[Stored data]
************

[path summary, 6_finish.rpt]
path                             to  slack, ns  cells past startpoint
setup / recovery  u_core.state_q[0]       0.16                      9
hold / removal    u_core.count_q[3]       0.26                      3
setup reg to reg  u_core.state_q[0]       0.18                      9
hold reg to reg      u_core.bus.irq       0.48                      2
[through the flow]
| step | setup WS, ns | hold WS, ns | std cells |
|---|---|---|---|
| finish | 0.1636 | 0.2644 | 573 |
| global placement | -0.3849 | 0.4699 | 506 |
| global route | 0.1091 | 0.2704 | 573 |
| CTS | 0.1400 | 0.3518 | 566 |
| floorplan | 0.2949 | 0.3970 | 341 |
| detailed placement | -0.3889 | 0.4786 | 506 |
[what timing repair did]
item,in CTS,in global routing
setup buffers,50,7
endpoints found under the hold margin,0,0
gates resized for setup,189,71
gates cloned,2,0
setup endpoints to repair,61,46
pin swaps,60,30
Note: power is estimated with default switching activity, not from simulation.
$ cat config.mk
export PLATFORM = sky130hd
export DESIGN_NAME = exec_unit
export DESIGN_NICKNAME = d
export VERILOG_FILES = /design/src/rtl/exec_unit.sv
export SDC_FILE = /design/constraint.sdc
export NUM_CORES = 2
export LEC_CHECK = 0
export CORE_MARGIN = 2
export CORE_UTILIZATION = 44
export DETAILED_ROUTE_END_ITERATION = 8
export PLACE_DENSITY = 0.7
export SYNTH_ARGS = -nofsm -noshare
export SYNTH_HDL_FRONTEND = slang
export SYNTH_SLANG_ARGS = --single-unit
$ cat constraint.sdc
create_clock -name clk -period 9.5 [get_ports clk]
set_input_delay 0.95 -clock clk [delete_from_list [all_inputs] [get_ports clk]]
set_output_delay 0.95 -clock clk [all_outputs]
set_load 0.01 [all_outputs]
$ cat src/rtl/exec_unit.sv
// exec_unit: register file, single-cycle ALU and optional iterative RV32M engine behind one issue port
// Ports: clk, nrst (async active-low reset); in_valid/in_ready issue handshake carrying rs1, rs2, rd,
//        op, is_md, md_op; wb_valid/wb_rd/wb_data/illegal one-cycle writeback pulse;
//        dbg_rsel/dbg_rdata raw combinational register read.
// Build option: define EXEC_MD_EN to include the multiply/divide engine; without it md ops retire as illegal.
package rv32ima_pkg;
    typedef enum logic [3:0] {
        ALU_ADD, ALU_SUB, ALU_SLL, ALU_SLT, ALU_SLTU, ALU_XOR,
        ALU_SRL, ALU_SRA, ALU_OR, ALU_AND, ALU_NOR
    } aluop_t;
endpackage

module exec_unit
    import rv32ima_pkg::*;
#(
    parameter int XLEN   = 32,
    parameter int NREGS  = 32,
    parameter int RIDX_W = $clog2(NREGS)
) (
    input  logic              clk,
    input  logic              nrst,
    input  logic              in_valid,
    output logic              in_ready,
    input  logic [RIDX_W-1:0] rs1,
    input  logic [RIDX_W-1:0] rs2,
    input  logic [RIDX_W-1:0] rd,
    input  aluop_t            op,
    input  logic              is_md,
    input  logic [2:0]        md_op,
    output logic              wb_valid,
    output logic [RIDX_W-1:0] wb_rd,
    output logic [XLEN-1:0]   wb_data,
    output logic              illegal,
    input  logic [RIDX_W-1:0] dbg_rsel,
    output logic [XLEN-1:0]   dbg_rdata
);
    localparam int SW = $clog2(XLEN);

    typedef enum logic [1:0] {IDLE, MD_BUSY, WB} state_t;

    state_t            state_q, state_d;
    logic [XLEN-1:0]   rf_q [NREGS];
    logic [RIDX_W-1:0] wb_rd_q, wb_rd_d;
    logic [XLEN-1:0]   wb_data_q, wb_data_d;
    logic              illegal_q, illegal_d;
    logic              accept, fwd_ok;
    logic [XLEN-1:0]   opa, opb, alu_res;
    logic [SW-1:0]     shamt;

    assign in_ready  = state_q != MD_BUSY;
    assign accept    = in_valid && in_ready;
    assign wb_valid  = state_q == WB;
    assign wb_rd     = wb_rd_q;
    assign wb_data   = wb_data_q;
    assign illegal   = wb_valid && illegal_q;
    assign dbg_rdata = rf_q[dbg_rsel];

    // A result in WB is written only at the end of the cycle, so an op accepted now must bypass it.
    assign fwd_ok = wb_valid && !illegal_q && wb_rd_q != '0;
    assign opa    = fwd_ok && rs1 == wb_rd_q ? wb_data_q : rf_q[rs1];
    assign opb    = fwd_ok && rs2 == wb_rd_q ? wb_data_q : rf_q[rs2];
    assign shamt  = opb[SW-1:0];

    always_comb begin
        alu_res = '0;
        case (op)
            ALU_ADD:  alu_res = opa + opb;
            ALU_SUB:  alu_res = opa - opb;
            ALU_SLL:  alu_res = opa << shamt;
            ALU_SLT:  alu_res = {{(XLEN-1){1'b0}}, $signed(opa) < $signed(opb)};
            ALU_SLTU: alu_res = {{(XLEN-1){1'b0}}, opa < opb};
            ALU_XOR:  alu_res = opa ^ opb;
            ALU_SRL:  alu_res = opa >> shamt;
            ALU_SRA:  alu_res = $unsigned($signed(opa) >>> shamt);
            ALU_OR:   alu_res = opa | opb;
            ALU_AND:  alu_res = opa & opb;
            ALU_NOR:  alu_res = ~(opa | opb);
            default:  alu_res = '0;
        endcase
    end

`ifdef EXEC_MD_EN
    localparam int CW = $clog2(XLEN + 1);

    // prod_q upper half: multiply accumulator / divide remainder; lower half: multiplier / dividend->quotient.
    logic [2*XLEN-1:0] prod_q, prod_d, step, full;
    logic [XLEN-1:0]   mdb_q, mdb_d, mag_a, mag_b, div_sel, md_res, special;
    logic [XLEN:0]     mul_sum, trial;
    logic [CW-1:0]     cnt_q, cnt_d;
    logic [2:0]        mdop_q, mdop_d;
    logic              neg_q, neg_d, sa, sb, a_neg, b_neg, div0, ovf;

    // The engine works on magnitudes; the sign is reapplied on the final step.
    assign sa      = md_op[2] ? !md_op[0] : (md_op == 3'd1 || md_op == 3'd2);
    assign sb      = md_op[2] ? !md_op[0] : md_op == 3'd1;
    assign a_neg   = sa && opa[XLEN-1];
    assign b_neg   = sb && opb[XLEN-1];
    assign mag_a   = a_neg ? -opa : opa;
    assign mag_b   = b_neg ? -opb : opb;
    assign div0    = md_op[2] && opb == '0;
    assign ovf     = md_op[2] && !md_op[0] && opa == {1'b1, {(XLEN-1){1'b0}}} && opb == '1;
    assign special = div0 ? (md_op[1] ? opa : '1) : (md_op[1] ? '0 : opa);
    assign mul_sum = {1'b0, prod_q[2*XLEN-1:XLEN]} + (prod_q[0] ? {1'b0, mdb_q} : '0);
    assign trial   = {prod_q[2*XLEN-1:XLEN], prod_q[XLEN-1]} - {1'b0, mdb_q};
    assign step    = !mdop_q[2] ? {mul_sum, prod_q[XLEN-1:1]} :
                     trial[XLEN] ? {prod_q[2*XLEN-2:0], 1'b0} :
                     {trial[XLEN-1:0], prod_q[XLEN-2:0], 1'b1};
    assign full    = neg_q ? -step : step;
    assign div_sel = mdop_q[1] ? step[2*XLEN-1:XLEN] : step[XLEN-1:0];
    assign md_res  = mdop_q[2] ? (neg_q ? -div_sel : div_sel) :
                     mdop_q[1:0] == 2'd0 ? full[XLEN-1:0] : full[2*XLEN-1:XLEN];

    always_ff @(posedge clk or negedge nrst) begin
        if (!nrst) begin
            prod_q <= '0;
            mdb_q  <= '0;
            cnt_q  <= '0;
            mdop_q <= '0;
            neg_q  <= 1'b0;
        end else begin
            prod_q <= prod_d;
            mdb_q  <= mdb_d;
            cnt_q  <= cnt_d;
            mdop_q <= mdop_d;
            neg_q  <= neg_d;
        end
    end
`else
    logic unused_md;
    assign unused_md = ^md_op;
`endif

    always_comb begin
        state_d   = state_q;
        wb_rd_d   = wb_rd_q;
        wb_data_d = wb_data_q;
        illegal_d = illegal_q;
`ifdef EXEC_MD_EN
        prod_d = prod_q;
        mdb_d  = mdb_q;
        cnt_d  = cnt_q;
        mdop_d = mdop_q;
        neg_d  = neg_q;
        if (state_q == MD_BUSY) begin
            prod_d = step;
            cnt_d  = cnt_q - CW'(1);
            if (cnt_q == CW'(1)) begin
                state_d   = WB;
                wb_data_d = md_res;
            end
        end
`endif
        if (state_q == WB)
            state_d = IDLE;
        if (accept) begin
            wb_rd_d   = rd;
            illegal_d = 1'b0;
            state_d   = WB;
            wb_data_d = alu_res;
            if (is_md) begin
`ifdef EXEC_MD_EN
                if (div0 || ovf)
                    wb_data_d = special;
                else begin
                    state_d = MD_BUSY;
                    prod_d  = {{XLEN{1'b0}}, mag_a};
                    mdb_d   = mag_b;
                    cnt_d   = CW'(XLEN);
                    mdop_d  = md_op;
                    neg_d   = md_op[2] && md_op[1] ? a_neg : a_neg ^ b_neg;
                end
`else
                wb_data_d = '0;
                illegal_d = 1'b1;
`endif
            end
        end
    end

    always_ff @(posedge clk or negedge nrst) begin
        if (!nrst) begin
            state_q   <= IDLE;
            wb_rd_q   <= '0;
            wb_data_q <= '0;
            illegal_q <= 1'b0;
        end else begin
            state_q   <= state_d;
            wb_rd_q   <= wb_rd_d;
            wb_data_q <= wb_data_d;
            illegal_q <= illegal_d;
        end
    end

    always_ff @(posedge clk or negedge nrst) begin
        if (!nrst) begin
            for (int i = 0; i < NREGS; i++)
                rf_q[i] <= '0;
        end else if (wb_valid && !illegal_q && wb_rd_q != '0) begin
            rf_q[wb_rd_q] <= wb_data_q;
        end
    end
endmodule

==> run metrics <==
run status=finished with violations; failing checks=capacitance limit; antenna viol nets, final=0; Final TNS setup=0 ns; EDFF count, synth=0; syn_nets=6,088; first-pass GRT wire length=404,000 microns; chip width=415 microns; clk buf depth=3; GR Overflow Total=0; synthesized area=74,300 sq um; synth cell count leaders=dfrtp_1 (1,063), mux2_2 (1,052), mux2i_1 (725), mux4_2 (614), clkbuf_1 (366); Synth area leader=dfrtp_1; pwr/cell area=156 nW/um^2; Starting Density=44.4%; Placement Rows=150; clock sink count=1,063; routed len/inst=34.5 microns; hold_ws=0.167 ns; antenna violations before repair=3; count of final setup violators=0; vias in the first global route=56.9k; HP Class=input pin to asynchronous set/reset pin; drt pass-1 iters=6; sequential share of the synthesized area=35.8%; max_slew headroom=2.50%; post-layout minimum cycle time=7.77 ns; Worst setup EP type=flip-flop; first-iteration detailed-routing DRC count=7,051; Ports=103; clk_lat worst skew=0.81 ns; Port Buffers=98; worst setup path class=input pin to flip-flop; cell family with most CP delay=compound AO/OA/AOI/OAI gates; full die area=172,000 sq um; Mean Syn Cell Area=12.5 sq um; Final Hold Vio Count=0; slowest stage cell on the critical path=clkdlybuf4s50_1; Bufs and invs on worst path=4; Leakage Power=36.7 nW; Die Span Y=415 microns; sequential cell area=26,600 sq um; period utilization=81.8%; RSZ-0062 raised after global routing=no; CP peak stage delay=0.97 ns; top_reg_cell synth=dfrtp_1; Post-CTS Setup Inserts=0; Fmax=129 MHz; via count=57.0k; drt drc=0; Gate Count Post-Synth=5,950; post-CTS sizing=0; final slew viol count=0; clock-pin slew on the worst setup and hold paths=0.06 ns; #FFs+latches synth=1,063; net count reported at finish=5,895; crit start category=input pin; Worst Path Required=10.11 ns; CTS buffer count=117; H-tree levels=3; final core occ=48.7%; area grow syn2layout=9.66%; GRT Overall Usage=31.7%; global placer's final weighted congestion=1.02; share of cells above drive strength 1=37.2%; CTS tree=done; Async SR Flop Fraction=100%; area of the multi-input gates=44,800 sq um; Filler cells=14.6k; DR vias/cell=7.07; Worst Skew=0.0987 ns; critical path data arrival time=8.37 ns; Least-Margin Pin Slew=1.45 ns; root buffer cell=clkbuf_16; Core Area=167,000 sq um; max_cap viols=1; Synth top area share=35.8%; pin count of the biggest net entering global routing=159; YS warnings=0; Max rail drop VDD=183 uV; Netlist cell types=96; Synth area leaders=dfrtp_1 (36%), mux4_2 (19%), mux2_2 (16%); CP Cell Sequence=clkdlybuf4s50_1 > nor2_4 > buf_4 > a22oi_1 > a21oi_1 > nor4_2 > mux2i_1 > inv_1 > ha_1 > fa_1 > nand3_1 > a21oi_1 > o31ai_1 > buf_4 > o31ai_1 > a31oi_1 > o21ai_0 > a41oi_1 > o21ai_0 > xnor2_1 > o22ai_1 > o22a_1; post-DP HPWL=174,000 microns; CTS Hold Bufs=0; count leader, synth=dfrtp_1; final wirelength=279,000 microns; Worst Path Max Fanout=21
-- flip-flops by register name (all words and copies together), names as in the netlist --
| name | count |
|---|---|
| illegal_q | 1 |
| wb_rd | 5 |
| state_q | 1 |
| rf_q | 1024 |
| wb_data | 32 |
-- where the power goes --
part | leakage [nW] | internal (mW) | total (mW) | switching [mW]
clock | 2.03 | 2.85 | 4.92 | 2.08
sequential | 14.8 | 4.74 | 4.96 | 0.220
combinational | 19.9 | 1.09 | 2.87 | 1.78
total | 36.7 | 8.68 | 12.8 | 4.07
-- cell families after synthesis --
logic type	Yosys count	synth area share, %
simple gates	639	4.05
compound gates	987	9.04
mux	2396	44.4
fa+ha+maj	107	1.82
flops	1063	35.8
buf+inv	722	4.47
other cells	1	0.00505
xor+xnor	35	0.413
-- per-stage QoR --
| step | power, mW | std cells | worst slack (ns) | cell area [sq um] |
|---|---|---|---|---|
| final | 12.8 | 8062 | 1.73 | 81500 |
| after global routing | 13.1 | 8059 | 1.64 | 81500 |
| after CTS | 12.7 | 8059 | 2.07 | 81500 |
| after detailed placement | 7.81 | 7842 | 1.33 | 77300 |
| after global placement | 7.77 | 7842 | 1.29 | 77300 |
| after floorplan | 6.75 | 5950 | 2.49 | 74300 |
-- per-layer routing --
metal | wire [microns] | track usage, % | vias up
met2 | 122000 | 46.9 | 3623
met3 | 28700 | 7.91 | 901
met5 | 13 | 0 | -
li1 | - | - | 22800
met4 | 21000 | 21.1 | 2
met1 | 107000 | 41.4 | 29700
-- layout make-up --
type / instances / area share [%]
diodes: 3 / 0.00921
clock buffers: 163 / 4.15
clock inverters: 54 / 0.934
inverters: 92 / 0.430
multi-input cells: 4165 / 55.0
flip-flops and latches: 1063 / 32.6
well taps: 2204 / 3.38
repair buffers: 318 / 3.49
-- cell usage in the layout, fill, tap and decap left out, drive strengths merged, types with 37 or more instances in the layout --
cell type | netlist | routed
a21oi | 291 | 291
a22oi | 309 | 309
buf | 264 | 233
clkbuf | 366 | 163
clkdlybuf4s50 | 0 | 85
dfrtp | 1063 | 1063
ha | 105 | 105
inv | 90 | 93
mux2 | 1054 | 1054
mux2i | 728 | 728
mux4 | 614 | 614
nand2 | 174 | 174
nand3 | 37 | 37
nor2 | 208 | 208
nor2b | 48 | 48
nor3 | 46 | 46
nor4 | 48 | 48
o21ai | 62 | 62
-- worst paths after layout --
check                           cells past startpoint     endpoint  slack [ns]  startpoint
worst min register to register                      0   rf_q[1019]        0.42  rf_q[1019]
min in group clk                                    0   rf_q[1019]        0.42  rf_q[1019]
worst max-delay path                               22  wb_data[30]        1.73      rs1[2]
worst max register to register                     20  wb_data[29]        2.42    wb_rd[1]
max in group asynchronous                           3    rf_q[169]        7.09        nrst
worst min-delay path                                1    rf_q[693]        0.17        nrst
Note: power is estimated with default switching activity, not from simulation.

************

Prompt: Could you please retype the lines from the start of the data through the line with "hold / removal", both included, and nothing else?

Expected answer:
[path summary, 6_finish.rpt]
path                             to  slack, ns  cells past startpoint
setup / recovery  u_core.state_q[0]       0.16                      9
hold / removal    u_core.count_q[3]       0.26                      3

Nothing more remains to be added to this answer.